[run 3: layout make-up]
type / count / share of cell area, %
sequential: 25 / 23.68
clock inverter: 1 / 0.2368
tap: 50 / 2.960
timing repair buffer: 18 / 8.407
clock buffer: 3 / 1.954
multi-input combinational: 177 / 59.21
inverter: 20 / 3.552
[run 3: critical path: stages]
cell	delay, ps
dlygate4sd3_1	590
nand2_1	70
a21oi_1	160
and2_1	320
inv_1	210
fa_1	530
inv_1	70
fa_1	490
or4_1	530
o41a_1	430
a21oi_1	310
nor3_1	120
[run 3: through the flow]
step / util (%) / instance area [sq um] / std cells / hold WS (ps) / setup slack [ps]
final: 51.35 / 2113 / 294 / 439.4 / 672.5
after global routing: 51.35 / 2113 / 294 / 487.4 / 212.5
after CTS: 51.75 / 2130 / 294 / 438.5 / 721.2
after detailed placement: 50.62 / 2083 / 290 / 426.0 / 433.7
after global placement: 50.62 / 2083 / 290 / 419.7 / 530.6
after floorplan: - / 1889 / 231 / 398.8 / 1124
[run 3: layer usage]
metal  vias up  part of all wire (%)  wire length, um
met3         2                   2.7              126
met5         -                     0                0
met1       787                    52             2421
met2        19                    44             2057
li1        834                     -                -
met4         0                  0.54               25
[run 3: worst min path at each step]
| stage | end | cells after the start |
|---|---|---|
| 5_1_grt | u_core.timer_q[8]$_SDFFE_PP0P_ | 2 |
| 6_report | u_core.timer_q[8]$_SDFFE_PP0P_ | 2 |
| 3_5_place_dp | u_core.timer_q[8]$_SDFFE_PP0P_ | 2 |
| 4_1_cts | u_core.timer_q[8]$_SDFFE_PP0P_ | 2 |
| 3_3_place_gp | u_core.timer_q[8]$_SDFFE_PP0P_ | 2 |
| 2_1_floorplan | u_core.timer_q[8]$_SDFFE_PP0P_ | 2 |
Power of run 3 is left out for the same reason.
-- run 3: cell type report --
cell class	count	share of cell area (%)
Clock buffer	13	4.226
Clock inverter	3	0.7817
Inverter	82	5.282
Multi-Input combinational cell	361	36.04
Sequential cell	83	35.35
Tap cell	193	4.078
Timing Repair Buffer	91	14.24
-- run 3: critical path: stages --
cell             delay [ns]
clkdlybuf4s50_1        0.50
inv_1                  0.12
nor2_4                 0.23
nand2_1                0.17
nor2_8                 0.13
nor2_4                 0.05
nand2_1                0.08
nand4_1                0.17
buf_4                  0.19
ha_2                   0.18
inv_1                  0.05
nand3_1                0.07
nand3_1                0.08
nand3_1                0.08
$ cat src/rtl/taglist_pkg.sv
// -----------------------------------------------------------------------------
// taglist_pkg
//   Items shared by the tag-list writer and the ROM-side logic:
//     - bit positions and widths of the packed 32-bit tag-list entry
//     - the ROM word address width
//     - the writer FSM state encoding
//   Entry layout: [31:28] zero, [27:21] tag, [20:11] start, [10:1] end,
//   [0] last flag.
// -----------------------------------------------------------------------------
package taglist_pkg;

   localparam int ROM_AW    = 10;

   localparam int TAG_W     = 7;
   localparam int TAG_LSB   = 21;
   localparam int START_W   = ROM_AW;
   localparam int START_LSB = 11;
   localparam int END_W     = ROM_AW;
   localparam int END_LSB   = 1;
   localparam int LAST_BIT  = 0;

   localparam int ENTRY_W   = 32;

   typedef enum logic [2:0] {
      ST_IDLE  = 3'd0,
      ST_READY = 3'd1,
      ST_WRITE = 3'd2,
      ST_DONE  = 3'd3,
      ST_ERR   = 3'd4
   } state_t;

endpackage
--- src/rtl/compare_arbiter.sv ---
// rtl/compare_arbiter.sv - round-robin arbiter sharing one magnitude comparator between two requesters
module compare_arbiter #(
   parameter int WIDTH     = 16,
   parameter bit RESET_PRI = 1'b0
) (
   input  logic             clk,
   input  logic             reset_n,
   input  logic             flush,
   input  logic             req0_valid,
   output logic             req0_ready,
   input  logic [WIDTH-1:0] req0_a,
   input  logic [WIDTH-1:0] req0_b,
   input  logic             req0_signed,
   input  logic             req1_valid,
   output logic             req1_ready,
   input  logic [WIDTH-1:0] req1_a,
   input  logic [WIDTH-1:0] req1_b,
   input  logic             req1_signed,
   output logic             rsp_valid,
   input  logic             rsp_ready,
   output logic             rsp_id,
   output logic             rsp_gt,
   output logic             rsp_lt,
   output logic             rsp_eq
);

   typedef enum logic [1:0] {S_IDLE, S_EVAL, S_RESP} state_t;

   // Pointer resets to the port that must lose the first tie.
   localparam logic L_LAST_RST = !RESET_PRI;

   state_t           r_state;
   state_t           w_next;
   logic [WIDTH-1:0] r_a;
   logic [WIDTH-1:0] r_b;
   logic             r_signed;
   logic             r_id;
   logic             r_last;
   logic             r_gt;
   logic             r_lt;
   logic             r_eq;

   logic             w_open;
   logic             w_gnt0;
   logic             w_gnt1;
   logic             w_eq;
   logic             w_lt;

   assign w_open = (r_state == S_IDLE) && !flush && reset_n;
   assign w_gnt0 = w_open && req0_valid && (!req1_valid || r_last);
   assign w_gnt1 = w_open && req1_valid && (!req0_valid || !r_last);

   assign w_eq = (r_a == r_b);
   assign w_lt = r_signed ? ($signed(r_a) < $signed(r_b)) : (r_a < r_b);

   always_ff @(posedge clk or negedge reset_n) begin
      if (!reset_n) begin
         r_state <= S_IDLE;
      end else begin
         r_state <= w_next;
      end
   end

   always_comb begin
      w_next = r_state;
      case (r_state)
         S_IDLE: if (w_gnt0 || w_gnt1) w_next = S_EVAL;
         S_EVAL: w_next = flush ? S_IDLE : S_RESP;
         S_RESP: if (flush || rsp_ready) w_next = S_IDLE;
         default: w_next = S_IDLE;
      endcase
   end

   always_comb begin
      req0_ready = w_gnt0;
      req1_ready = w_gnt1;
      rsp_valid  = (r_state == S_RESP);
      rsp_id     = r_id;
      rsp_gt     = r_gt;
      rsp_lt     = r_lt;
      rsp_eq     = r_eq;
   end

   always_ff @(posedge clk or negedge reset_n) begin
      if (!reset_n) begin
         r_a      <= '0;
         r_b      <= '0;
         r_signed <= 1'b0;
         r_id     <= 1'b0;
         r_last   <= L_LAST_RST;
         r_gt     <= 1'b0;
         r_lt     <= 1'b0;
         r_eq     <= 1'b0;
      end else begin
         if (w_gnt0 || w_gnt1) begin
            r_a      <= w_gnt1 ? req1_a : req0_a;
            r_b      <= w_gnt1 ? req1_b : req0_b;
            r_signed <= w_gnt1 ? req1_signed : req0_signed;
            r_id     <= w_gnt1;
            r_last   <= w_gnt1;
         end
         // A flushed evaluation leaves the previous flags untouched; rsp_valid never exposes them.
         if (r_state == S_EVAL && !flush) begin
            r_eq <= w_eq;
            r_lt <= w_lt;
            r_gt <= !w_eq && !w_lt;
         end
      end
   end

endmodule

--- config.mk ---
export PLATFORM = sky130hd
export DESIGN_NAME = compare_arbiter
export DESIGN_NICKNAME = d
export VERILOG_FILES = /design/src/rtl/compare_arbiter.sv
export SDC_FILE = /design/constraint.sdc
export NUM_CORES = 1
export LEC_CHECK = 0
export ABC_AREA = 1
export CAP_MARGIN = 0
export CORE_MARGIN = 4
export CORE_UTILIZATION = 40
export DETAILED_ROUTE_END_ITERATION = 7
export PLACE_DENSITY_LB_ADDON = 0.05
export SYNTH_ARGS = -nofsm -noshare
export SYNTH_HDL_FRONTEND = slang
export SYNTH_SLANG_ARGS = --single-unit
--- constraint.sdc ---
create_clock -name clk -period 2.93 [get_ports clk]
set_clock_uncertainty 0.2 [all_clocks]
set_input_delay 0.879 -clock clk [delete_from_list [all_inputs] [get_ports clk]]
set_output_delay 0.879 -clock clk [all_outputs]
set_load 0.02 [all_outputs]
Word-level counts from Yosys, hierarchy flattened --
Cells that the tools add are included.
Storage, ports and cells: bits of input ports 72, flip-flop bits (word level) 40, output and inout port bits 7
Cells by class: reduce and logical (&&, ||, !) cells 20, eq/ne operators 5, $lt $le $gt $ge 2, multiplexer cells 8
Operators by type and width (number):
- less-than comparator 16 bit | 2
- two-way mux 16 bit | 2
- equality test 16 bit | 1
- logical AND 1 bit | 8
- logical NOT 1 bit | 6
- two-way mux 2 bit | 3
- case mux 2 bit (3 select lines) | 1
- logical OR 1 bit | 4
- inequality test 2 x 1 -> 1 bit (second input constant) | 2
- equality test 2 x 1 -> 1 bit (second input constant) | 1
- equality test 2 bit (second input constant) | 1
- logical NOT 2 bit | 1
- two-way mux 1 bit | 2
- AND reduction 2 bit | 1

Logic depth before layout (Yosys ltp) --
Gate-level depths: netlist (run 1).
depth after elaboration 8, gate-level depth with buffers 15

Worst setup path before layout (run 1) --
No wires, ideal clock.
path type input to output, start in reset_n, end out req0_ready, stages on the path 7, path slack 83 ps, path buffers 2, data arrival time 1768 ps, cells stage by stage nand3_2 nor2_4 inv_1 or2_4 buf_6 buf_6 inv_1
On the way: word-level cells in the longest chain between the ends 3
RTL lines:
- start: declaration | line 7 | input logic reset_n,
- logical AND 1 bit | line 49 | assign w_open = (r_state == S_IDLE) && !flush && reset_n;
- logical AND 1 bit (2 in series) | line 50 | assign w_gnt0 = w_open && req0_valid && (!req1_valid || r_last);
- end: declaration | line 10 | output logic req0_ready,
No other way between the ends.

Worst setup path after layout (run 1) --
start in flush, end out req0_ready
On the way: word-level cells in the longest chain between the ends 5
RTL lines:
- start: declaration | line 8 | input logic flush,
- logical NOT 1 bit | line 49
- logical AND 1 bit (2 in series) | line 49
- logical AND 1 bit (2 in series) | line 50
No other way between the ends.

==> impl_metrics.py, run 1 <==
metrics = {
    "outcome": {
        "outcome": "complete, no violations",
    },
    "critical_path": {
        "rr_worst_depth": 10,
        "crit_path_max_incr_delay_ps": 300,
        "worstReg2RegStart": "r_state[1]$_DFFE_PN0P_",
        "rr_endpoint": "r_b[7]$_DFFE_PN0P_",
        "critical_path_class": "primary input to primary output",
        "cp.arrival_ps": 1800,
        "crit_required_ps": 1850,
        "start_kind": "primary input",
        "path_max_fanout": 3,
        "crit_slowest_cell": "dlygate4sd2_1",
        "critPathCaptureType": "primary output",
        "path_common_cell": "inv_1",
        "reg2reg_slack_ps": 910,
        "crit_buf_inv": 4,
        "crit_chain": "dlygate4sd2_1 > nor2_4 > inv_1 > or2_4 > inv_1 > buf_4",
        "critical-path-top-delay-family": "buffers and inverters",
    },
    "power_and_ir_drop": {
        "power_frac_clock_pct": 21.4,
        "seq_power_share_pct": 38.5,
        "powerDensity_nw_per_um2": 588.0,
        "p_comb_share_pct": 40.2,
        "p_sw_uw": 730.1,
        "p_int_uw": 1394,
        "max-vdd-ir-drop_uv": 303.0,
        "p_leak_uw": 0.001579,
        "p_sw_share_pct": 34.38,
    },
    "logic_synthesis": {
        "synth_warnings": 0,
        "synth.distinct_cells": 31,
        "ys.flop_type": "dfrtp_1",
        "synth_top_area_share_pct": 36.06,
        "synthDominantAreaCellType": "dfrtp_1",
        "synth_area_leaders": "dfrtp_1, o211ai_2, ha_1",
        "yosys-top-cells-count": "nand2_1, dfrtp_1, or2_0",
        "synth_cells": 279,
        "synth_most_common_cell": "nand2_1",
        "ys_ff_latch": 40,
        "synthesis.area_um2": 2706,
        "synth_edf_count": 0,
        "seq_area_frac_synth_pct": 37.03,
        "async_flop_share_pct": 100.0,
        "avgSynthCellArea_um2": 9.700,
        "syn-num-nets": 367,
    },
    "cts": {
        "numCtsBuffers": 5,
        "cts_buffer_depth": 2,
        "cts_hold_buf": 0,
        "cts_sinks": 40,
        "clk_pin_slew_ps": 70,
        "clkLatencyLatePin_ps": 290,
        "cts_tree": "built",
        "cts_root_buffer": "clkbuf_8",
        "h-tree-depth": 2,
    },
    "timing": {
        "worst_slack_ps": 48.74,
        "finalMaxSlewViolations": 0,
        "relSlewSlack_pct": 64.11,
        "fin_crit_sh_pct": 98.34,
        "finalSetupViolCount": 0,
        "worst_pin_slew_ps": 538.4,
        "max_freq_mhz": 347.1,
        "grt_setup_unrepaired": "false",
        "fin_crit_ps": 2881,
        "hold_violations": 0,
    },
    "global_route": {
        "grt_usage_pct": 15.55,
        "grt_overflow": 0,
        "grt_pass1_wl_um": 10430,
        "antenna_found_initial": 0,
        "grt_max_degree": 53,
        "grt_pass1_vias": 2246,
    },
    "routing": {
        "met2WireLength_um": 2895,
        "wire_per_inst_um": 13.84,
        "drc_errors": 0,
        "wl_um": 6046,
        "ant_nets": 0,
        "first_pass_iters": 4,
        "drtIter0Drc": 48,
        "drt-met1-wl_um": 2777,
        "wl_met3_um": 330,
        "vias": 2144,
        "top_layer": "met4",
        "via_per_inst": 4.906,
    },
    "placed_design": {
        "dp_slack_ps": -682.5,
        "gp_congestion": 0.7973,
        "port_buffers": 78,
        "dpl.hpwl_um": 4541,
        "placedCellCount": 428,
    },
    "floorplanning": {
        "io_pins": 79,
        "row_count": 29,
        "die-area_um2": 8146,
        "core_area_um2": 6459,
        "initial_utilization_pct": 41.90,
        "dieHeight_um": 90.26,
        "fp.dieW_um": 90.26,
    },
    "layout": {
        "ff_latch_area_um2": 1002,
        "multiInputGateArea_um2": 1411,
        "stdcell_count": 437,
        "drive_gt1_share_pct": 21.94,
        "diodes": 0,
        "num-fill-cells": 622,
        "nNetsFinal": 447,
        "area_growth_pct": 33.47,
    },
    "min_path": {
        "hold_path_depth": 2,
        "holdPathEnd": "rsp_id$_DFFE_PN0P_",
        "hp-class": "flip-flop to flip-flop",
        "holdCritStartpoint": "rsp_id$_DFFE_PN0P_",
    },
    "flow_run": {
        "max_cap_violations": 0,
    },
}
state kept, by name, summed over array words and instances, names as in the netlist:
signal    flops
r_signed      1
r_state       2
rsp_id        1
rsp_lt        1
r_last        1
r_a          16
rsp_gt        1
r_b          16
rsp_eq        1
worst max path at each step:
stage                     depth (start not counted)    endpoint     from  slack [ps]
after CTS                                         6  req0_ready    flush          20
after global routing                              6  req0_ready    flush           7
after floorplan                                   7  req0_ready  reset_n          80
after detailed placement                          6  req0_ready    flush        -680
final                                             6  req0_ready    flush          50
after global placement                            6  req0_ready    flush        -680
metal layers:
layer | GRT usage [%] | up-vias
li1 | - | 1097
met1 | 20.41 | 992
met2 | 26.01 | 51
met3 | 3.750 | 4
met4 | 3.444 | 0
met5 | 0 | -
metrics by stage:
stage | utilization (%) | setup TNS [ps] | total power (uW) | cell area (um^2) | hold slack, ps
after floorplan | - | 0 | 1401 | 2706 | 263.0
after global placement | 54.26 | -1204 | 1675 | 3505 | 257.8
after detailed placement | 54.26 | -1191 | 1701 | 3505 | 269.0
after CTS | 55.81 | 0 | 2163 | 3605 | 288.3
after global routing | 55.93 | 0 | 2323 | 3612 | 313.2
final | 55.93 | 0 | 2124 | 3612 | 284.1
cell type report:
type / count / area share (%)
clock inverters: 3 / 1.178
inverters: 30 / 3.152
flip-flops and latches: 40 / 27.75
repair buffers: 88 / 24.28
well taps: 77 / 2.667
multi-input cells: 194 / 39.07
clock buffers: 5 / 1.905
cells in the final DEF (no fill, tap or decap), types with 2 or more instances in the layout:
cell,Yosys,routed
clkinv_2,1,2
dlygate4sd2_1,0,3
nand2_1,47,47
clkdlybuf4s50_1,0,72
buf_4,1,8
buf_2,1,2
a21oi_1,7,7
nor2_1,11,11
nand3_1,20,20
dfrtp_1,39,39
clkbuf_8,0,5
or2_0,32,32
o21ai_2,15,15
ha_1,16,16
o21ai_1,2,2
buf_12,1,3
o211ai_2,31,31
inv_1,26,26
o211ai_1,2,2
inv_2,3,3
cells by family after synthesis:
| family | after synthesis | synth area share [%] |
|---|---|---|
| AOI/OAI and AO/OA | 60 | 22.47 |
| adders and majority gates | 16 | 7.397 |
| buffers and inverters | 45 | 10.82 |
| DFF | 40 | 37.03 |
| and+or+nand+nor | 118 | 22.28 |
worst reg2reg max path, stage by stage (launching register included):
cell and delay [ps]:
dfrtp_1 380, inv_2 60, nand3_2 70, nor2_4 40, buf_4 140, nand3_4 70, buf_4 430, nand2_8 150
buf_12 180, o211ai_1 90, o21ai_1 80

# WHAT THE TASK REQUIRES
Look through the material above and work out how many of its lines contain "combinational". State the number only.

# TASK OUTPUT
2